項思籍更是不客氣,反正鐵鷹銳士找自己也得費不少功夫,
等到霍去病將大蟲全部肢解下,
李郎中立刻招呼李科於院中支起大鐵鍋,一旁架起燒烤架,鐵盤子上放著佐料,
眼看院裏眾人忙活起來,項思籍也想上前幫幫忙,
卻不想與霍去病盡是手忙腳亂地幫倒忙
二人被攆到台階上坐著看眼前師徒二人忙活,
回頭對視一眼,此時竟然生出一絲惺惺相惜之感,仿佛再沒有什麽主公下屬的感覺,反而向兄弟一般,
項思籍笑笑,詢問霍去病是否知道自己多大病逝的,
“知道,末將隻恨死於病榻之上!”
霍去病眼中閃過一絲追憶,仿佛想到了自己的舅舅、姐姐,
還有那個將自己親手捧上神壇,最後又親手將自己拽下去的那個男人,從來如同父兄一樣保護自己。

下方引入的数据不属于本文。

## src/rtl/snake_body_if.sv

```systemverilog
// Beam/control bundle between the direction decoder, game FSM and snake engine.
// Master drives the control/beam inputs; slave is the snake engine.
interface snake_body_if #(
  parameter int BIT = 10,
  parameter int LW  = 4
);
  logic           update;
  logic [BIT-1:0] x_pos;
  logic [BIT-1:0] y_pos;
  logic [2:0]     direction;
  logic           grow;
  logic [1:0]     game_state;
  logic           head_active;
  logic           body_active;
  logic           self_hit;
  logic [LW-1:0]  length;
  logic [2:0]     rgb;

  modport master (
    output update, x_pos, y_pos, direction, grow, game_state,
    input  head_active, body_active, self_hit, length, rgb
  );

  modport slave (
    input  update, x_pos, y_pos, direction, grow, game_state,
    output head_active, body_active, self_hit, length, rgb
  );
endinterface

```

## src/rtl/snake_body_engine.sv

```systemverilog
// Snake head + trailing body on a SEG grid: move, wrap, grow, self-hit, draw.
// SNAKE_HEAD_COLOR_EN: head drawn yellow, otherwise whole snake is green.
module snake_body_engine #(
  parameter int BIT       = 10,
  parameter int SEG       = 16,
  parameter int MAX_LEN   = 8,
  parameter int START_LEN = 3,
  parameter int X_START   = 320,
  parameter int Y_START   = 240,
  parameter int H_FIELD   = 640,
  parameter int V_FIELD   = 480
) (
  input logic        clk,
  input logic        reset,
  snake_body_if.slave bus
);
  localparam int NS = MAX_LEN - 1;
  localparam int LW = $clog2(MAX_LEN + 1);

  typedef enum logic [2:0] {
    D_IDLE  = 3'd0,
    D_UP    = 3'd1,
    D_DOWN  = 3'd2,
    D_LEFT  = 3'd3,
    D_RIGHT = 3'd4
  } dir_e;

  logic [BIT-1:0] hx_q, hx_d, hy_q, hy_d;
  logic [BIT-1:0] sx_q [NS];
  logic [BIT-1:0] sx_d [NS];
  logic [BIT-1:0] sy_q [NS];
  logic [BIT-1:0] sy_d [NS];
  dir_e           dir_q, dir_d, din, eff;
  logic [LW-1:0]  len_q, len_d;
  logic           pend_q, pend_d, hit_q, hit_d;
  logic           play, over, dvalid, acc, step, hit_any;
  logic           head_on, body_on;

  function automatic dir_e rev_of(dir_e d);
    unique case (d)
      D_UP:    return D_DOWN;
      D_DOWN:  return D_UP;
      D_LEFT:  return D_RIGHT;
      D_RIGHT: return D_LEFT;
      default: return D_IDLE;
    endcase
  endfunction

  function automatic logic in_sq(logic [BIT-1:0] bx, logic [BIT-1:0] by,
                                 logic [BIT-1:0] px, logic [BIT-1:0] py);
    logic [BIT:0] ex, ey, x0, y0;
    ex = {1'b0, bx};
    ey = {1'b0, by};
    x0 = {1'b0, px};
    y0 = {1'b0, py};
    return (ex >= x0) && (ex < x0 + (BIT+1)'(SEG)) &&
           (ey >= y0) && (ey < y0 + (BIT+1)'(SEG));
  endfunction

  function automatic logic [BIT-1:0] seg_x0(int i);
    return BIT'(X_START - (i + 1) * SEG);
  endfunction

  always_ff @(posedge clk) begin
    if (reset) begin
      hx_q   <= BIT'(X_START);
      hy_q   <= BIT'(Y_START);
      dir_q  <= D_IDLE;
      len_q  <= LW'(START_LEN);
      pend_q <= 1'b0;
      hit_q  <= 1'b0;
      for (int i = 0; i < NS; i++) begin
        sx_q[i] <= seg_x0(i);
        sy_q[i] <= BIT'(Y_START);
      end
    end else begin
      hx_q   <= hx_d;
      hy_q   <= hy_d;
      dir_q  <= dir_d;
      len_q  <= len_d;
      pend_q <= pend_d;
      hit_q  <= hit_d;
      for (int i = 0; i < NS; i++) begin
        sx_q[i] <= sx_d[i];
        sy_q[i] <= sy_d[i];
      end
    end
  end

  always_comb begin
    play   = (bus.game_state == 2'b01);
    over   = (bus.game_state == 2'b11);
    din    = dir_e'(bus.direction);
    dvalid = (bus.direction != 3'd0) && (bus.direction <= 3'd4);
    acc    = play && dvalid && (din != rev_of(dir_q));
    eff    = acc ? din : dir_q;
    step   = play && bus.update && (eff != D_IDLE);

    hit_any = 1'b0;
    for (int i = 0; i < NS; i++) begin
      if ((i < int'(len_q) - 1) && sx_q[i] == hx_q && sy_q[i] == hy_q)
        hit_any = 1'b1;
    end

    hx_d   = hx_q;
    hy_d   = hy_q;
    dir_d  = acc ? din : dir_q;
    len_d  = len_q;
    pend_d = pend_q | bus.grow;
    hit_d  = play && hit_any;
    for (int i = 0; i < NS; i++) begin
      sx_d[i] = sx_q[i];
      sy_d[i] = sy_q[i];
    end

    if (step) begin
      sx_d[0] = hx_q;
      sy_d[0] = hy_q;
      for (int i = 1; i < NS; i++) begin
        sx_d[i] = sx_q[i-1];
        sy_d[i] = sy_q[i-1];
      end
      // Compare against the edge first so subtraction never underflows
      unique case (eff)
        D_UP:    hy_d = (hy_q == '0) ? BIT'(V_FIELD - SEG) : hy_q - BIT'(SEG);
        D_DOWN:  hy_d = (hy_q == BIT'(V_FIELD - SEG)) ? '0 : hy_q + BIT'(SEG);
        D_LEFT:  hx_d = (hx_q == '0) ? BIT'(H_FIELD - SEG) : hx_q - BIT'(SEG);
        D_RIGHT: hx_d = (hx_q == BIT'(H_FIELD - SEG)) ? '0 : hx_q + BIT'(SEG);
        default: hx_d = hx_q;
      endcase
      if ((pend_q || bus.grow) && len_q < LW'(MAX_LEN))
        len_d = len_q + LW'(1);
      pend_d = 1'b0;
    end

    if (over) begin
      hx_d   = BIT'(X_START);
      hy_d   = BIT'(Y_START);
      dir_d  = D_IDLE;
      len_d  = LW'(START_LEN);
      pend_d = 1'b0;
      hit_d  = 1'b0;
      for (int i = 0; i < NS; i++) begin
        sx_d[i] = seg_x0(i);
        sy_d[i] = BIT'(Y_START);
      end
    end
  end

  always_comb begin
    head_on = in_sq(bus.x_pos, bus.y_pos, hx_q, hy_q);
    body_on = 1'b0;
    for (int i = 0; i < NS; i++) begin
      if ((i < int'(len_q) - 1) && in_sq(bus.x_pos, bus.y_pos, sx_q[i], sy_q[i]))
        body_on = 1'b1;
    end
  end

  assign bus.head_active = head_on;
  assign bus.body_active = body_on;
  assign bus.self_hit    = hit_q;
  assign bus.length      = len_q;
`ifdef SNAKE_HEAD_COLOR_EN
  assign bus.rgb = head_on ? 3'b110 : 3'b010;
`else
  assign bus.rgb = 3'b010;
`endif
endmodule

```

## src/flat_wrapper.sv

```systemverilog
// flat-port wrapper written by rule: the top's interface ports become plain ports
module snake_body_engine_flat 
#(
  parameter int BIT       = 10,
  parameter int SEG       = 16,
  parameter int MAX_LEN   = 8,
  parameter int START_LEN = 3,
  parameter int X_START   = 320,
  parameter int Y_START   = 240,
  parameter int H_FIELD   = 640,
  parameter int V_FIELD   = 480
)
  (clk, reset, bus_update, bus_x_pos, bus_y_pos, bus_direction, bus_grow, bus_game_state, bus_head_active, bus_body_active, bus_self_hit, bus_length, bus_rgb);
  snake_body_if #(.BIT(BIT), .LW(4)) bus_i ();
  input logic clk;
  input logic reset;
  input wire logic [$bits(bus_i.update)-1:0] bus_update;
  input wire logic [$bits(bus_i.x_pos)-1:0] bus_x_pos;
  input wire logic [$bits(bus_i.y_pos)-1:0] bus_y_pos;
  input wire logic [$bits(bus_i.direction)-1:0] bus_direction;
  input wire logic [$bits(bus_i.grow)-1:0] bus_grow;
  input wire logic [$bits(bus_i.game_state)-1:0] bus_game_state;
  output wire logic [$bits(bus_i.head_active)-1:0] bus_head_active;
  output wire logic [$bits(bus_i.body_active)-1:0] bus_body_active;
  output wire logic [$bits(bus_i.self_hit)-1:0] bus_self_hit;
  output wire logic [$bits(bus_i.length)-1:0] bus_length;
  output wire logic [$bits(bus_i.rgb)-1:0] bus_rgb;
  assign bus_i.update = bus_update;
  assign bus_i.x_pos = bus_x_pos;
  assign bus_i.y_pos = bus_y_pos;
  assign bus_i.direction = bus_direction;
  assign bus_i.grow = bus_grow;
  assign bus_i.game_state = bus_game_state;
  assign bus_head_active = bus_i.head_active;
  assign bus_body_active = bus_i.body_active;
  assign bus_self_hit = bus_i.self_hit;
  assign bus_length = bus_i.length;
  assign bus_rgb = bus_i.rgb;
  snake_body_engine #(.BIT(BIT), .SEG(SEG), .MAX_LEN(MAX_LEN), .START_LEN(START_LEN), .X_START(X_START), .Y_START(Y_START), .H_FIELD(H_FIELD), .V_FIELD(V_FIELD)) u_core (.clk(clk), .reset(reset), .bus(bus_i));
endmodule
```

“嗬嗬,從來不是冠軍侯有多麽榮耀才賜予你,而是你的榮耀才讓這個名號帶上了光環!”
項思籍寬慰著,
“等你將來封侯時想不想換個封號?”
霍去病搖了搖頭,
“末將覺著既然這個名號已經被賜予了光環,那就讓末將繼續帶著這個名號向前走吧!”
項思籍點了點頭,忽聞院中李郎中拎著兩壇半人高的酒朝自己二人喊著,
“你倆別光瞪個眼睛看了,來幫忙把虎血倒進來!”
“來了!”
霍去病起身快步上前幫忙接過酒壇,項思籍用一柄大木勺舀起勺虎血倒了進去,
將酒封再度蓋上,半人高的酒壇就這樣被抱著搖晃了起來,直至壇中酒水與虎血混勻。